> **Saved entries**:
*** Begin section ***

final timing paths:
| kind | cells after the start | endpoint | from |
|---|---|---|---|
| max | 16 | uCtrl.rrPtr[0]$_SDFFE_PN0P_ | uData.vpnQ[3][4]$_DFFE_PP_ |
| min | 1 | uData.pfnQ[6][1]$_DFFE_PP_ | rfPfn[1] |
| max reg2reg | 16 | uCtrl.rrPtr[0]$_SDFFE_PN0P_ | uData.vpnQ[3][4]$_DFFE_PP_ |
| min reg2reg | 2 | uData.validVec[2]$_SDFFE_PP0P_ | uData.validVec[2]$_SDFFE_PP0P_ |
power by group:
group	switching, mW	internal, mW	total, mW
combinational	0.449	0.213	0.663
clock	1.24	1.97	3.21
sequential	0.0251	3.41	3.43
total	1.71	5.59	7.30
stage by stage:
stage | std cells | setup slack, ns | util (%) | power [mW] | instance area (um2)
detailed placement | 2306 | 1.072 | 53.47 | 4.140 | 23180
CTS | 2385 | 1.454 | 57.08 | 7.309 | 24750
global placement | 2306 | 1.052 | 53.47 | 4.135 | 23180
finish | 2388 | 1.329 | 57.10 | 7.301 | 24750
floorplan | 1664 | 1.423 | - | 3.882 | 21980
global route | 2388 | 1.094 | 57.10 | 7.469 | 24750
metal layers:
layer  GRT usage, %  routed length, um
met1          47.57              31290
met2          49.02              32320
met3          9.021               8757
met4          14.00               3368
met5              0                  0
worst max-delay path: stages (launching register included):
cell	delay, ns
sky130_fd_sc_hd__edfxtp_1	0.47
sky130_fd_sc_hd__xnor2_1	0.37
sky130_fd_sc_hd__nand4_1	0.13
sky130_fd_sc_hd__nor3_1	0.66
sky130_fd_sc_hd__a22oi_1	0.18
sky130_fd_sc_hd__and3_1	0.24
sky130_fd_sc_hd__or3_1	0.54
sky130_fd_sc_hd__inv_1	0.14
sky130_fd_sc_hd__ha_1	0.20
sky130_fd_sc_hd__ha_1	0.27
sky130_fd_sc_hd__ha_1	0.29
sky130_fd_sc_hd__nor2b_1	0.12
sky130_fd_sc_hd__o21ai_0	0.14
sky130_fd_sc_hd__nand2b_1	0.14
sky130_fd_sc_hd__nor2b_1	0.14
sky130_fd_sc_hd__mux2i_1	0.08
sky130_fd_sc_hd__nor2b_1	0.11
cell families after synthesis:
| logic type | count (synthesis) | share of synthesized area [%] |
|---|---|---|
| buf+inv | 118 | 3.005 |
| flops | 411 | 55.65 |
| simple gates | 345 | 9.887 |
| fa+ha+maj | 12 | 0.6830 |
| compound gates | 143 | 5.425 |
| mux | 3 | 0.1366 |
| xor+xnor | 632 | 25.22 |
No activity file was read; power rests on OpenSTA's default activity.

*** End section ***
*** Begin section ***

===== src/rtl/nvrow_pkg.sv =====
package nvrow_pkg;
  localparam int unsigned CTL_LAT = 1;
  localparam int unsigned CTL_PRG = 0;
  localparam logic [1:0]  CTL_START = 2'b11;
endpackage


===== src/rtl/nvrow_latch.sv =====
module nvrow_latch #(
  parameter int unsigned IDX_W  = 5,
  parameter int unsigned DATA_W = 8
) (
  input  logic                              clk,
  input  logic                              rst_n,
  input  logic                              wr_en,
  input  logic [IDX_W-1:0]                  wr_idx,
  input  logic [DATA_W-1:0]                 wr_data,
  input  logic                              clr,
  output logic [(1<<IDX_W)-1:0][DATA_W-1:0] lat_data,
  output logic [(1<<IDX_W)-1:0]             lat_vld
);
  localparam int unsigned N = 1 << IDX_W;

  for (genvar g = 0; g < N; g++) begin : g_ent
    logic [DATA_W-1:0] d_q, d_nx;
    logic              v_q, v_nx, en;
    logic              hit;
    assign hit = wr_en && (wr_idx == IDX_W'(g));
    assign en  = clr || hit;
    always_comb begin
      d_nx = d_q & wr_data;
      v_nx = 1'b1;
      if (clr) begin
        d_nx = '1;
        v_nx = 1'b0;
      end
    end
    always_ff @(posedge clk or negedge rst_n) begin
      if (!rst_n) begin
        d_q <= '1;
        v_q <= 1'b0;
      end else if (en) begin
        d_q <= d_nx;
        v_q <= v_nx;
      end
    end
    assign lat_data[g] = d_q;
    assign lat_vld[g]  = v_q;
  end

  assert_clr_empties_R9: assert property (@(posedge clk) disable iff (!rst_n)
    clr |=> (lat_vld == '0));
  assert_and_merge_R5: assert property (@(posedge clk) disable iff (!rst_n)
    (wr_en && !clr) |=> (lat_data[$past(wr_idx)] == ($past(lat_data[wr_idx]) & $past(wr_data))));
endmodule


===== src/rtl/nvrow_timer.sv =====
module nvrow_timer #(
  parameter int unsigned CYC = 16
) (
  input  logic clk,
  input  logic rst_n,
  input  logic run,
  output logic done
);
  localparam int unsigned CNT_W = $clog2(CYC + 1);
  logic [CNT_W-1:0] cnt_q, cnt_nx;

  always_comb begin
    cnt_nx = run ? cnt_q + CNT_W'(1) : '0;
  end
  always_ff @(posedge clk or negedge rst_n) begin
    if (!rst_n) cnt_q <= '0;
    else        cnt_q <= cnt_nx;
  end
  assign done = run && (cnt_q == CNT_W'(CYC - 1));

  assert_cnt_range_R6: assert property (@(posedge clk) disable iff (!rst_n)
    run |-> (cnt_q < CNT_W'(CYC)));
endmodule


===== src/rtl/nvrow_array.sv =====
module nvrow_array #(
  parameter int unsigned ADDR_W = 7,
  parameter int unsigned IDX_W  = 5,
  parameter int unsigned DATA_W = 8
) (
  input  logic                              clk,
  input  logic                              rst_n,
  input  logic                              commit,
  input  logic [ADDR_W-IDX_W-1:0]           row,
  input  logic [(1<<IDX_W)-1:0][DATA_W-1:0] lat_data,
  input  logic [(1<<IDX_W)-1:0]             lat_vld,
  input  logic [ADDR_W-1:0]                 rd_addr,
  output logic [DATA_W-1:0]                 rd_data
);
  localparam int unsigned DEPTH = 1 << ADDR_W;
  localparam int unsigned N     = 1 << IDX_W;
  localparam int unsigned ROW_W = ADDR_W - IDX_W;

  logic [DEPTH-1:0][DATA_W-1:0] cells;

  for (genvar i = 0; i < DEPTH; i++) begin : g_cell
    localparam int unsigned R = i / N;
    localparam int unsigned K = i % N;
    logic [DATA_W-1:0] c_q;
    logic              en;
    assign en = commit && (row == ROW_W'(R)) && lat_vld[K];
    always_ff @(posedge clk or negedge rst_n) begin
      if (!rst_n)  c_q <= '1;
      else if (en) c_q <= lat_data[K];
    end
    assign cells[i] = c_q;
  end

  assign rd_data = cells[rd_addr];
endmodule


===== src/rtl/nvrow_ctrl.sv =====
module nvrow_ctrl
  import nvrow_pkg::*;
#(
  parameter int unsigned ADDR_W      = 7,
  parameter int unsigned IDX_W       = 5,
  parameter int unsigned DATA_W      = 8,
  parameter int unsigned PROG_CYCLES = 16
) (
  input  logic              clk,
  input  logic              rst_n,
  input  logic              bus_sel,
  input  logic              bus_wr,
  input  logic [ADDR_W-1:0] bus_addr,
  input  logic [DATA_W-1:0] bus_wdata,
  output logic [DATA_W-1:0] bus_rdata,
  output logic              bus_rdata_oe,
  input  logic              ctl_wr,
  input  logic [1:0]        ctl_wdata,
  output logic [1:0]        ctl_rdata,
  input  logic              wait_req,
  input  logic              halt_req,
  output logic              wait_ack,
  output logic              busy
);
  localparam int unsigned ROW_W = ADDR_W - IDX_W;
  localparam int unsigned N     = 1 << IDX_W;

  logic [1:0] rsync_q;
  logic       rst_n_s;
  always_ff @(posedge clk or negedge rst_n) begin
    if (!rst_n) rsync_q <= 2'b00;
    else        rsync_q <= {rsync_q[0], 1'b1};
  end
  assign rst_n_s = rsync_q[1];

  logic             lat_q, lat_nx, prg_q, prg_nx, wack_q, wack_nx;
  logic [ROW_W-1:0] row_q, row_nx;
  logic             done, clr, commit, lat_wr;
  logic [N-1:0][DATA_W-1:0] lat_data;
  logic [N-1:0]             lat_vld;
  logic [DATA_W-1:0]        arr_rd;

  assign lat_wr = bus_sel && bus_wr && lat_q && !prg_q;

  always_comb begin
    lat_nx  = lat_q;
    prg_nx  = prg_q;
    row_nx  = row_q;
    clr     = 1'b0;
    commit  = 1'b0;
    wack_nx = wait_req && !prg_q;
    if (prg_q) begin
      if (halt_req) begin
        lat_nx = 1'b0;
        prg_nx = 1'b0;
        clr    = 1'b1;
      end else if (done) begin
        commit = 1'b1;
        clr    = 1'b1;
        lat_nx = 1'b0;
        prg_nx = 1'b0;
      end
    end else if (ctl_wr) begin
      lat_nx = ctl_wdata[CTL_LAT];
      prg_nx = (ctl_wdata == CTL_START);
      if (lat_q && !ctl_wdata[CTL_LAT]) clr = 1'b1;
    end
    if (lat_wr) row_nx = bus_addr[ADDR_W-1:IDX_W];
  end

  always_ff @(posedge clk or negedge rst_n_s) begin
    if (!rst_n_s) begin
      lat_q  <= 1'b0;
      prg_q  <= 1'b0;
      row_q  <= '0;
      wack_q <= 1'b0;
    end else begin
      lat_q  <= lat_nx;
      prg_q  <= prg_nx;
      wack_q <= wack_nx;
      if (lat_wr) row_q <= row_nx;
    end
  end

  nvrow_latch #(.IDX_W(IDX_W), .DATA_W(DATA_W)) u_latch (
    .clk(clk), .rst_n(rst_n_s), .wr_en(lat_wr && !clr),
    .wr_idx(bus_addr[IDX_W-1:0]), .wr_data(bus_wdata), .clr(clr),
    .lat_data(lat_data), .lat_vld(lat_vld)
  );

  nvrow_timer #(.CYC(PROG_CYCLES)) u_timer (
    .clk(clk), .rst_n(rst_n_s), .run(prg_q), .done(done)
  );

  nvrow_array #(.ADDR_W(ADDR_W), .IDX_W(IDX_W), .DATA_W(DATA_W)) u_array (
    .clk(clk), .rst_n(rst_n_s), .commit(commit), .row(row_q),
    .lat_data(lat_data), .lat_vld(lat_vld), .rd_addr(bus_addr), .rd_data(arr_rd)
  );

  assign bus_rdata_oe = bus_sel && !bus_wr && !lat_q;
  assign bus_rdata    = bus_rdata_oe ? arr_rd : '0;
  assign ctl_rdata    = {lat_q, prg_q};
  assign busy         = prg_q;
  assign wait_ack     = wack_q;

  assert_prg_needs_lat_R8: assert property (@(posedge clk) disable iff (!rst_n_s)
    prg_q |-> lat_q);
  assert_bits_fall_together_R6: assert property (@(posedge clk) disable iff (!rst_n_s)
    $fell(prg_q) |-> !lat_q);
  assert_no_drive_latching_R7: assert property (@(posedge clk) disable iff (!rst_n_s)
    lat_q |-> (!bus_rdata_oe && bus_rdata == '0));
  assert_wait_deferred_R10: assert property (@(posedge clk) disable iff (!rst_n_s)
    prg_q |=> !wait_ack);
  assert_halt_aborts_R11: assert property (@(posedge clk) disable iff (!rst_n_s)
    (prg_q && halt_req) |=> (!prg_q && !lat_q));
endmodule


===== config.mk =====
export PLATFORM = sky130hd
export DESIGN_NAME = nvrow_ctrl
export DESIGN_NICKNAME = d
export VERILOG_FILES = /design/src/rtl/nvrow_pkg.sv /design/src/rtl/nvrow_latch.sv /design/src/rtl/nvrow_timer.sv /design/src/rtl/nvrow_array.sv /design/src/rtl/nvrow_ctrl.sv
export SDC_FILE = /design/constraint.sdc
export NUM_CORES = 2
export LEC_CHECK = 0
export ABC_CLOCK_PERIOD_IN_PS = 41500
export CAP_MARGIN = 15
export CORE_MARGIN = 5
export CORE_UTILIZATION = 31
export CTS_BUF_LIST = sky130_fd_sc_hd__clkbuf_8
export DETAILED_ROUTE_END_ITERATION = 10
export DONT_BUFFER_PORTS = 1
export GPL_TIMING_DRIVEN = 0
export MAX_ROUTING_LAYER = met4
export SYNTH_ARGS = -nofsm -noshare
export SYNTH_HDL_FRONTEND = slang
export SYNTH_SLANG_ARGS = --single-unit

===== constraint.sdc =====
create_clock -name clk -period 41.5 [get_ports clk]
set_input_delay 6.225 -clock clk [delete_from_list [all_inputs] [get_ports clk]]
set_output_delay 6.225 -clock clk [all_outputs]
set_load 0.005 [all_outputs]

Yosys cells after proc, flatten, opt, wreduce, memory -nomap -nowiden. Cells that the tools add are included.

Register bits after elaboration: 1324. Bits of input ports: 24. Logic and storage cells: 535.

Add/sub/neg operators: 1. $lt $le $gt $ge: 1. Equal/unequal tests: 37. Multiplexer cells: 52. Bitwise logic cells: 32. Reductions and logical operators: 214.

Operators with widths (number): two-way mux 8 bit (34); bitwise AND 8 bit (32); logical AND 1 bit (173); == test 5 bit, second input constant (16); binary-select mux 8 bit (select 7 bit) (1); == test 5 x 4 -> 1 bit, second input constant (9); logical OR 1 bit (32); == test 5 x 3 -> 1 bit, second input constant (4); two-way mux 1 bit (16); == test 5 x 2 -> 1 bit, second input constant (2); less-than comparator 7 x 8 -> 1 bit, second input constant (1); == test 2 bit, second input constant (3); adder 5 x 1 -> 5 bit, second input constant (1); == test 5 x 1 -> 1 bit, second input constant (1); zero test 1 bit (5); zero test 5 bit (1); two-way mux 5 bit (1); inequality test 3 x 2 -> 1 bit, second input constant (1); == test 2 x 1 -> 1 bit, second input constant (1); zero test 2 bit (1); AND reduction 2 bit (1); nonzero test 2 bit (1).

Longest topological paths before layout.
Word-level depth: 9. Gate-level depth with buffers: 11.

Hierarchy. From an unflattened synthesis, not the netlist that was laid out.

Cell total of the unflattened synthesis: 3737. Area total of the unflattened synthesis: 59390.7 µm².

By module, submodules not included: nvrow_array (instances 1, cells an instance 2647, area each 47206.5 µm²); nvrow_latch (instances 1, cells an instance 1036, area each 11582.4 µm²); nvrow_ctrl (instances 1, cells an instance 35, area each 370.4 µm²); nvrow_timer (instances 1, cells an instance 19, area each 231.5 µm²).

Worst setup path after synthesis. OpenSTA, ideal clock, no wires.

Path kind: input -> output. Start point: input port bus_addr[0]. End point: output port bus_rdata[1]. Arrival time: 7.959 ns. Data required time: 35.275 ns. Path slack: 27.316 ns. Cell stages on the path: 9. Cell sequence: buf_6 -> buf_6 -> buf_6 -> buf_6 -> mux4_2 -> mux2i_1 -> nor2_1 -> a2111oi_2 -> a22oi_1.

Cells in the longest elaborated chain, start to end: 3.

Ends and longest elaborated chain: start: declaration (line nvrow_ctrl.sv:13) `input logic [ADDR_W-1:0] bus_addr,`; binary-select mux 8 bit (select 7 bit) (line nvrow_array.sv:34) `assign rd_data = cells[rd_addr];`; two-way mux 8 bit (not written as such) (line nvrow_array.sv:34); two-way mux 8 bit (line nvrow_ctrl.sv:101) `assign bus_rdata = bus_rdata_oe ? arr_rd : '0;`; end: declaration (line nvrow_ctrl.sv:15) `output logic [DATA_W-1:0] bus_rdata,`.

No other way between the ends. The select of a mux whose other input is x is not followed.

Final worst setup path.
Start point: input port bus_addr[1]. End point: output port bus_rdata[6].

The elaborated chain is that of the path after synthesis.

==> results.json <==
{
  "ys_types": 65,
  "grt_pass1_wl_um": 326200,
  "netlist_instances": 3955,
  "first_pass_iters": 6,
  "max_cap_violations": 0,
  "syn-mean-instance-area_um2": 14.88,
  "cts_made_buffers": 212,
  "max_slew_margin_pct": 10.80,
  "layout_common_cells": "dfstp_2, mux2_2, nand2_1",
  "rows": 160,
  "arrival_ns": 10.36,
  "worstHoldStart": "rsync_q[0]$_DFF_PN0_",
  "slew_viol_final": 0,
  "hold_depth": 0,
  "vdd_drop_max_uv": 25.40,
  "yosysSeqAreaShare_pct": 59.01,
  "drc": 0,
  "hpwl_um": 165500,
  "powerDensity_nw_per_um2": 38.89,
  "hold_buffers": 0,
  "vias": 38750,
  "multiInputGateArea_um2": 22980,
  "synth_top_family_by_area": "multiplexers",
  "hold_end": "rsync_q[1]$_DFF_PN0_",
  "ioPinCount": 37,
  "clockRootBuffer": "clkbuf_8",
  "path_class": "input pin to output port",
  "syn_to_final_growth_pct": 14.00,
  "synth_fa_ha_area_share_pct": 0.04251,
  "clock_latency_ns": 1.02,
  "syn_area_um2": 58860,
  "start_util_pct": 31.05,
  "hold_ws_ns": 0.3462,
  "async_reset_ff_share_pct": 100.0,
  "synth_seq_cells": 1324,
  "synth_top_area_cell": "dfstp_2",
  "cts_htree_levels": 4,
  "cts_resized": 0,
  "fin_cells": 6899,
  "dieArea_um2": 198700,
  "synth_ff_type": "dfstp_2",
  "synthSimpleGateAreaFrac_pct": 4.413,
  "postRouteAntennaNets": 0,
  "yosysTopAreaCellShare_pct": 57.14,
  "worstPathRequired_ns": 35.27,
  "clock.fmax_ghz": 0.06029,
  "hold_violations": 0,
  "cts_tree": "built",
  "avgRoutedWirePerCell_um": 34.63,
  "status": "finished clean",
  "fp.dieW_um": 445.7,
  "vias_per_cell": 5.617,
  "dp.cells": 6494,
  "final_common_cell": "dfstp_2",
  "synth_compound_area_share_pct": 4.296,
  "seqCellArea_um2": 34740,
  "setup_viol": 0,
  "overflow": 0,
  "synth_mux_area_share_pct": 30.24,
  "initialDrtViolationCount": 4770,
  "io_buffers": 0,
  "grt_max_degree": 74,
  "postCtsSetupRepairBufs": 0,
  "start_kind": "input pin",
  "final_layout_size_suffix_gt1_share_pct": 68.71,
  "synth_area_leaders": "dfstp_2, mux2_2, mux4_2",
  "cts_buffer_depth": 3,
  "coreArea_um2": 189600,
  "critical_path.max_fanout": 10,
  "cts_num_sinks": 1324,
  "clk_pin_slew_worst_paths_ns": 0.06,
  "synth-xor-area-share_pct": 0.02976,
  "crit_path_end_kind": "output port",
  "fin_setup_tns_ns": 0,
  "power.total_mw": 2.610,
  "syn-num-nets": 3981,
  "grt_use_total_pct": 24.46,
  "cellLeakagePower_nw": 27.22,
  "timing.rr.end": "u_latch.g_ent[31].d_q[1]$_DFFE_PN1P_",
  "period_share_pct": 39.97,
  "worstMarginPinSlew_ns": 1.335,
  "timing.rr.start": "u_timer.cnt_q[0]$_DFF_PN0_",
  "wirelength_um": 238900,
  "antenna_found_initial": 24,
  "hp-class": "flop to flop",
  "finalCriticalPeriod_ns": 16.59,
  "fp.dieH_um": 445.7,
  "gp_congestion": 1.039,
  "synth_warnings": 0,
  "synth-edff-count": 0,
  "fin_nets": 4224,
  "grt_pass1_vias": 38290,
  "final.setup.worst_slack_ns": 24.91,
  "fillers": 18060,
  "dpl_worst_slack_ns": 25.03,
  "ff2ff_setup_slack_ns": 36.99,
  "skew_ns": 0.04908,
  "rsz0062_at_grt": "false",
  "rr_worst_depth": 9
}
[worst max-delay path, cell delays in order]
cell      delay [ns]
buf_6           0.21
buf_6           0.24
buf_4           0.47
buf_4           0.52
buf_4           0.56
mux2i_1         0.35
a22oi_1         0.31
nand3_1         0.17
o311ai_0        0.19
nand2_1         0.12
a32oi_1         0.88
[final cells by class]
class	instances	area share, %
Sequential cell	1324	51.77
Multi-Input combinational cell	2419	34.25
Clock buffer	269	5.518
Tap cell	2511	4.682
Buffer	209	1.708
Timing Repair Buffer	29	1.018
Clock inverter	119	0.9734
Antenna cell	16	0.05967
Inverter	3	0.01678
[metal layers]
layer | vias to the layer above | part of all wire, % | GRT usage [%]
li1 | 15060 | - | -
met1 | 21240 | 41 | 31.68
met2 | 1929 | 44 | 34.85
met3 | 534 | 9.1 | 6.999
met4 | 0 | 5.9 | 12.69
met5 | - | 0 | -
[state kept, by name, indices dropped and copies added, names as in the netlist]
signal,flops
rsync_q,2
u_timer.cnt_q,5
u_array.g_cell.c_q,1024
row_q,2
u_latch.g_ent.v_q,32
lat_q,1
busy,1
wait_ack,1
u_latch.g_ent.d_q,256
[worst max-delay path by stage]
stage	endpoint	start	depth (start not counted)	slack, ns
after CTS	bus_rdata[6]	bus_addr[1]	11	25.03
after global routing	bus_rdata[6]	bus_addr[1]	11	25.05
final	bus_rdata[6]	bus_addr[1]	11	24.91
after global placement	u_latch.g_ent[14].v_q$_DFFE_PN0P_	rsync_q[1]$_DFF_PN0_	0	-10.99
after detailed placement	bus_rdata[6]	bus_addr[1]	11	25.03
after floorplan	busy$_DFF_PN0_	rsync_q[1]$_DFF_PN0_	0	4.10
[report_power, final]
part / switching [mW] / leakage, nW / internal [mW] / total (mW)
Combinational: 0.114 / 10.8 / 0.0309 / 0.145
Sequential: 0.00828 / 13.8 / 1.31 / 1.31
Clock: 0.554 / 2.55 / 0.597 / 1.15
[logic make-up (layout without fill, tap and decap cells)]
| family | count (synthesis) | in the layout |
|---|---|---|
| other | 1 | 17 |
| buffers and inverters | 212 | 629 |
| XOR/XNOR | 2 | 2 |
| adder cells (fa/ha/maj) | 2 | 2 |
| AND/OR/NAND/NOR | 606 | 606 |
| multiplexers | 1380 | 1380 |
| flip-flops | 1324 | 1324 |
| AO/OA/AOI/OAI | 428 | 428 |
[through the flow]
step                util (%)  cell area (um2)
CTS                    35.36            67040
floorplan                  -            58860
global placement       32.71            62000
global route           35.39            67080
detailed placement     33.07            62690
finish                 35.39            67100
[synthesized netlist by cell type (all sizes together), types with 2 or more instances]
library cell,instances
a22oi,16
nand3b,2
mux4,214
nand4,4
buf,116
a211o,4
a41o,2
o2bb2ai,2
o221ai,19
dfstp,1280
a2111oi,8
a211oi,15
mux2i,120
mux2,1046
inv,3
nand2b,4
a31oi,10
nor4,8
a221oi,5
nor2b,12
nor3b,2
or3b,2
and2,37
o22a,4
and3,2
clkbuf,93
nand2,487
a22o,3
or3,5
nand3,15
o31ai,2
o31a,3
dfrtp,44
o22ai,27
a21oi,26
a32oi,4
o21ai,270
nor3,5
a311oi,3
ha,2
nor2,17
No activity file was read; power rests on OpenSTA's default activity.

*** End section ***

> **What you should do**:
Copy task for the entries above: every line with the string "rrPtr".

> **Final answer**:
| max | 16 | uCtrl.rrPtr[0]$_SDFFE_PN0P_ | uData.vpnQ[3][4]$_DFFE_PP_ |
| max reg2reg | 16 | uCtrl.rrPtr[0]$_SDFFE_PN0P_ | uData.vpnQ[3][4]$_DFFE_PP_ |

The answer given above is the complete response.